Settings can be specified at the embedder level (applied to all calls) or per-call:
```python {title="embedding_settings.py"}
from pydantic_ai import Embedder
from pydantic_ai.embeddings import EmbeddingSettings
# Default settings for all calls
embedder = Embedder(
'openai:text-embedding-3-small',
settings=EmbeddingSettings(dimensions=512),
)
async def main():
# Override for a specific call
result = await embedder.embed_query(
'Hello world',
settings=EmbeddingSettings(dimensions=256),
)
print(len(result.embeddings[0]))
#> 1536
```
_(This example is complete, it can be run "as is" — you'll need to add `asyncio.run(main())` to run `main`)_
## Token Counting
You can check token counts before embedding to avoid exceeding model limits:
```python {title="token_counting.py"}
from pydantic_ai import Embedder
embedder = Embedder('openai:text-embedding-3-small')
async def main():
text = 'Hello world, this is a test.'
# Count tokens in text
token_count = await embedder.count_tokens(text)
print(f'Tokens: {token_count}')
#> Tokens: 7
# Check model's maximum input tokens (returns None if unknown)
max_tokens = await embedder.max_input_tokens()
print(f'Max tokens: {max_tokens}')
#> Max tokens: 1024
```
_(This example is complete, it can be run "as is" — you'll need to add `asyncio.run(main())` to run `main`)_
## Testing
Use [`TestEmbeddingModel`][pydantic_ai.embeddings.TestEmbeddingModel] for testing without making API calls:
```python {title="testing_embeddings.py"}
from pydantic_ai import Embedder
from pydantic_ai.embeddings import TestEmbeddingModel
async def test_my_rag_system():
embedder = Embedder('openai:text-embedding-3-small')
test_model = TestEmbeddingModel()
with embedder.override(model=test_model):
result = await embedder.embed_query('test query')
# TestEmbeddingModel returns deterministic embeddings
assert result.embeddings[0] == [1.0] * 8
# Check what settings were used
assert test_model.last_settings is not None
```
## Instrumentation
Enable OpenTelemetry instrumentation for debugging and monitoring:
```python {title="instrumented_embeddings.py"}
import logfire
from pydantic_ai import Embedder
logfire.configure()
# Instrument a specific embedder
embedder = Embedder('openai:text-embedding-3-small', instrument=True)
# Or instrument all embedders globally
Embedder.instrument_all()
```
See the [Debugging and Monitoring guide](logfire.md) for more details on using Logfire with Pydantic AI.

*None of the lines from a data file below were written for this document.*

--- src/rtl/writeback_queue_if.sv ---
// ---------------------------------------------------------------------------
// writeback_queue_if : ALU / load-path writeback request handshakes
// Revision 1.0
// ---------------------------------------------------------------------------
`default_nettype none

interface writeback_queue_if #(
   parameter int DATA_W = 32,
   parameter int ADDR_W = 5
);
   logic              mem_valid;
   logic              mem_ready;
   logic [ADDR_W-1:0] mem_reg;
   logic [DATA_W-1:0] mem_data;
   logic              alu_valid;
   logic              alu_ready;
   logic [ADDR_W-1:0] alu_reg;
   logic [DATA_W-1:0] alu_data;

   modport master (
      output mem_valid, mem_reg, mem_data, alu_valid, alu_reg, alu_data,
      input  mem_ready, alu_ready
   );

   modport slave (
      input  mem_valid, mem_reg, mem_data, alu_valid, alu_reg, alu_data,
      output mem_ready, alu_ready
   );
endinterface

`default_nettype wire

--- src/rtl/writeback_queue.sv ---
// ---------------------------------------------------------------------------
// writeback_queue : in-order writeback FIFO feeding the register file port
// Revision 1.0
// ---------------------------------------------------------------------------
`default_nettype none

module writeback_queue #(
   parameter int DEPTH  = 4,
   parameter int DATA_W = 32,
   parameter int ADDR_W = 5
) (
   input  wire logic                     clk,
   input  wire logic                     rst_n,
   writeback_queue_if.slave              wb,
   input  wire logic                     hold,
   output logic                          regWrite,
   output logic [ADDR_W-1:0]             writeReg,
   output logic [DATA_W-1:0]             writeData,
   output logic [31:0]                   pending,
   output logic [$clog2(DEPTH):0]        count,
   output logic                          full,
   output logic                          empty
);

   localparam int PTR_W   = $clog2(DEPTH);
   localparam int COUNT_W = PTR_W + 1;
   localparam logic [COUNT_W-1:0] C_DEPTH = COUNT_W'(DEPTH);

   logic [ADDR_W-1:0]  r_reg_q  [DEPTH];
   logic [DATA_W-1:0]  r_data_q [DEPTH];
   logic [DEPTH-1:0]   r_vld;
   logic [PTR_W-1:0]   r_wr_ptr;
   logic [PTR_W-1:0]   r_rd_ptr;
   logic [COUNT_W-1:0] r_count;
   logic               r_reg_write;
   logic [ADDR_W-1:0]  r_write_reg;
   logic [DATA_W-1:0]  r_write_data;

   logic               w_full;
   logic               w_mem_fire;
   logic               w_alu_fire;
   logic [ADDR_W-1:0]  w_acc_reg;
   logic [DATA_W-1:0]  w_acc_data;
   logic               w_push;
   logic               w_pop;
   logic [31:0]        w_pending;

   // Readiness depends only on registered occupancy, never on this cycle's pop.
   assign w_full       = (r_count == C_DEPTH);
   assign wb.mem_ready = rst_n & ~w_full;
   assign wb.alu_ready = rst_n & ~w_full & ~wb.mem_valid;

   assign w_mem_fire = wb.mem_valid & wb.mem_ready;
   assign w_alu_fire = wb.alu_valid & wb.alu_ready;
   assign w_acc_reg  = w_mem_fire ? wb.mem_reg  : wb.alu_reg;
   assign w_acc_data = w_mem_fire ? wb.mem_data : wb.alu_data;

   // Writes to $0 complete the handshake but are silently discarded.
   assign w_push = (w_mem_fire | w_alu_fire) & (w_acc_reg != '0);
   assign w_pop  = (r_count != '0) & ~hold;

   always_ff @(posedge clk or negedge rst_n) begin
      if (!rst_n) begin
         r_wr_ptr     <= '0;
         r_rd_ptr     <= '0;
         r_count      <= '0;
         r_vld        <= '0;
         r_reg_write  <= 1'b0;
         r_write_reg  <= '0;
         r_write_data <= '0;
      end else begin
         if (w_push) begin
            r_wr_ptr        <= r_wr_ptr + PTR_W'(1);
            r_vld[r_wr_ptr] <= 1'b1;
         end
         if (w_pop) begin
            r_rd_ptr        <= r_rd_ptr + PTR_W'(1);
            r_vld[r_rd_ptr] <= 1'b0;
            r_reg_write     <= 1'b1;
            r_write_reg     <= r_reg_q[r_rd_ptr];
            r_write_data    <= r_data_q[r_rd_ptr];
         end else begin
            r_reg_write     <= 1'b0;
         end
         r_count <= r_count + COUNT_W'(w_push) - COUNT_W'(w_pop);
      end
   end

   always_ff @(posedge clk) begin
      if (w_push) begin
         r_reg_q[r_wr_ptr]  <= w_acc_reg;
         r_data_q[r_wr_ptr] <= w_acc_data;
      end
   end

   always_comb begin
      w_pending = '0;
      for (int i = 0; i < DEPTH; i++) begin
         if (r_vld[i]) begin
            w_pending[r_reg_q[i]] = 1'b1;
         end
      end
      if (r_reg_write) begin
         w_pending[r_write_reg] = 1'b1;
      end
      w_pending[0] = 1'b0;
   end

   assign regWrite  = r_reg_write;
   assign writeReg  = r_write_reg;
   assign writeData = r_write_data;
   assign pending   = w_pending;
   assign count     = r_count;
   assign full      = w_full;
   assign empty     = (r_count == '0);

endmodule

`default_nettype wire

--- src/flat_wrapper.sv ---
// flat-port wrapper written by rule: the top's interface ports become plain ports
module writeback_queue_flat 
#(
   parameter int DEPTH  = 4,
   parameter int DATA_W = 32,
   parameter int ADDR_W = 5
)
  (clk, rst_n, hold, regWrite, writeReg, writeData, pending, count, full, empty, wb_mem_valid, wb_mem_reg, wb_mem_data, wb_alu_valid, wb_alu_reg, wb_alu_data, wb_mem_ready, wb_alu_ready);
  writeback_queue_if #(.DATA_W(DATA_W), .ADDR_W(ADDR_W)) wb_i ();
  input  wire logic clk;
  input  wire logic rst_n;
  input  wire logic hold;
  output logic regWrite;
  output logic [ADDR_W-1:0] writeReg;
  output logic [DATA_W-1:0] writeData;
  output logic [31:0] pending;
  output logic [$clog2(DEPTH):0] count;
  output logic full;
  output logic empty;
  input wire logic [$bits(wb_i.mem_valid)-1:0] wb_mem_valid;
  input wire logic [$bits(wb_i.mem_reg)-1:0] wb_mem_reg;
  input wire logic [$bits(wb_i.mem_data)-1:0] wb_mem_data;
  input wire logic [$bits(wb_i.alu_valid)-1:0] wb_alu_valid;
  input wire logic [$bits(wb_i.alu_reg)-1:0] wb_alu_reg;
  input wire logic [$bits(wb_i.alu_data)-1:0] wb_alu_data;
  output wire logic [$bits(wb_i.mem_ready)-1:0] wb_mem_ready;
  output wire logic [$bits(wb_i.alu_ready)-1:0] wb_alu_ready;
  assign wb_i.mem_valid = wb_mem_valid;
  assign wb_i.mem_reg = wb_mem_reg;
  assign wb_i.mem_data = wb_mem_data;
  assign wb_i.alu_valid = wb_alu_valid;
  assign wb_i.alu_reg = wb_alu_reg;
  assign wb_i.alu_data = wb_alu_data;
  assign wb_mem_ready = wb_i.mem_ready;
  assign wb_alu_ready = wb_i.alu_ready;
  writeback_queue #(.DEPTH(DEPTH), .DATA_W(DATA_W), .ADDR_W(ADDR_W)) u_core (.clk(clk), .rst_n(rst_n), .wb(wb_i), .hold(hold), .regWrite(regWrite), .writeReg(writeReg), .writeData(writeData), .pending(pending), .count(count), .full(full), .empty(empty));
endmodule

## Building Custom Embedding Models
To integrate a custom embedding provider, subclass [`EmbeddingModel`][pydantic_ai.embeddings.EmbeddingModel]:
```python {title="custom_embedding_model.py"}
from collections.abc import Sequence
from pydantic_ai.embeddings import EmbeddingModel, EmbeddingResult, EmbeddingSettings
from pydantic_ai.embeddings.result import EmbedInputType
class MyCustomEmbeddingModel(EmbeddingModel):
@property
def model_name(self) -> str:
return 'my-custom-model'
@property
def system(self) -> str:
return 'my-provider'
async def embed(
self,
inputs: str | Sequence[str],
*,
input_type: EmbedInputType,
settings: EmbeddingSettings | None = None,
) -> EmbeddingResult:
inputs, settings = self.prepare_embed(inputs, settings)
# Call your embedding API here
embeddings = [[0.1, 0.2, 0.3] for _ in inputs] # Placeholder
return EmbeddingResult(
embeddings=embeddings,
inputs=inputs,
input_type=input_type,
model_name=self.model_name,
provider_name=self.system,
)
```
Use [`WrapperEmbeddingModel`][pydantic_ai.embeddings.WrapperEmbeddingModel] if you want to wrap an existing model to add custom behavior like caching or logging.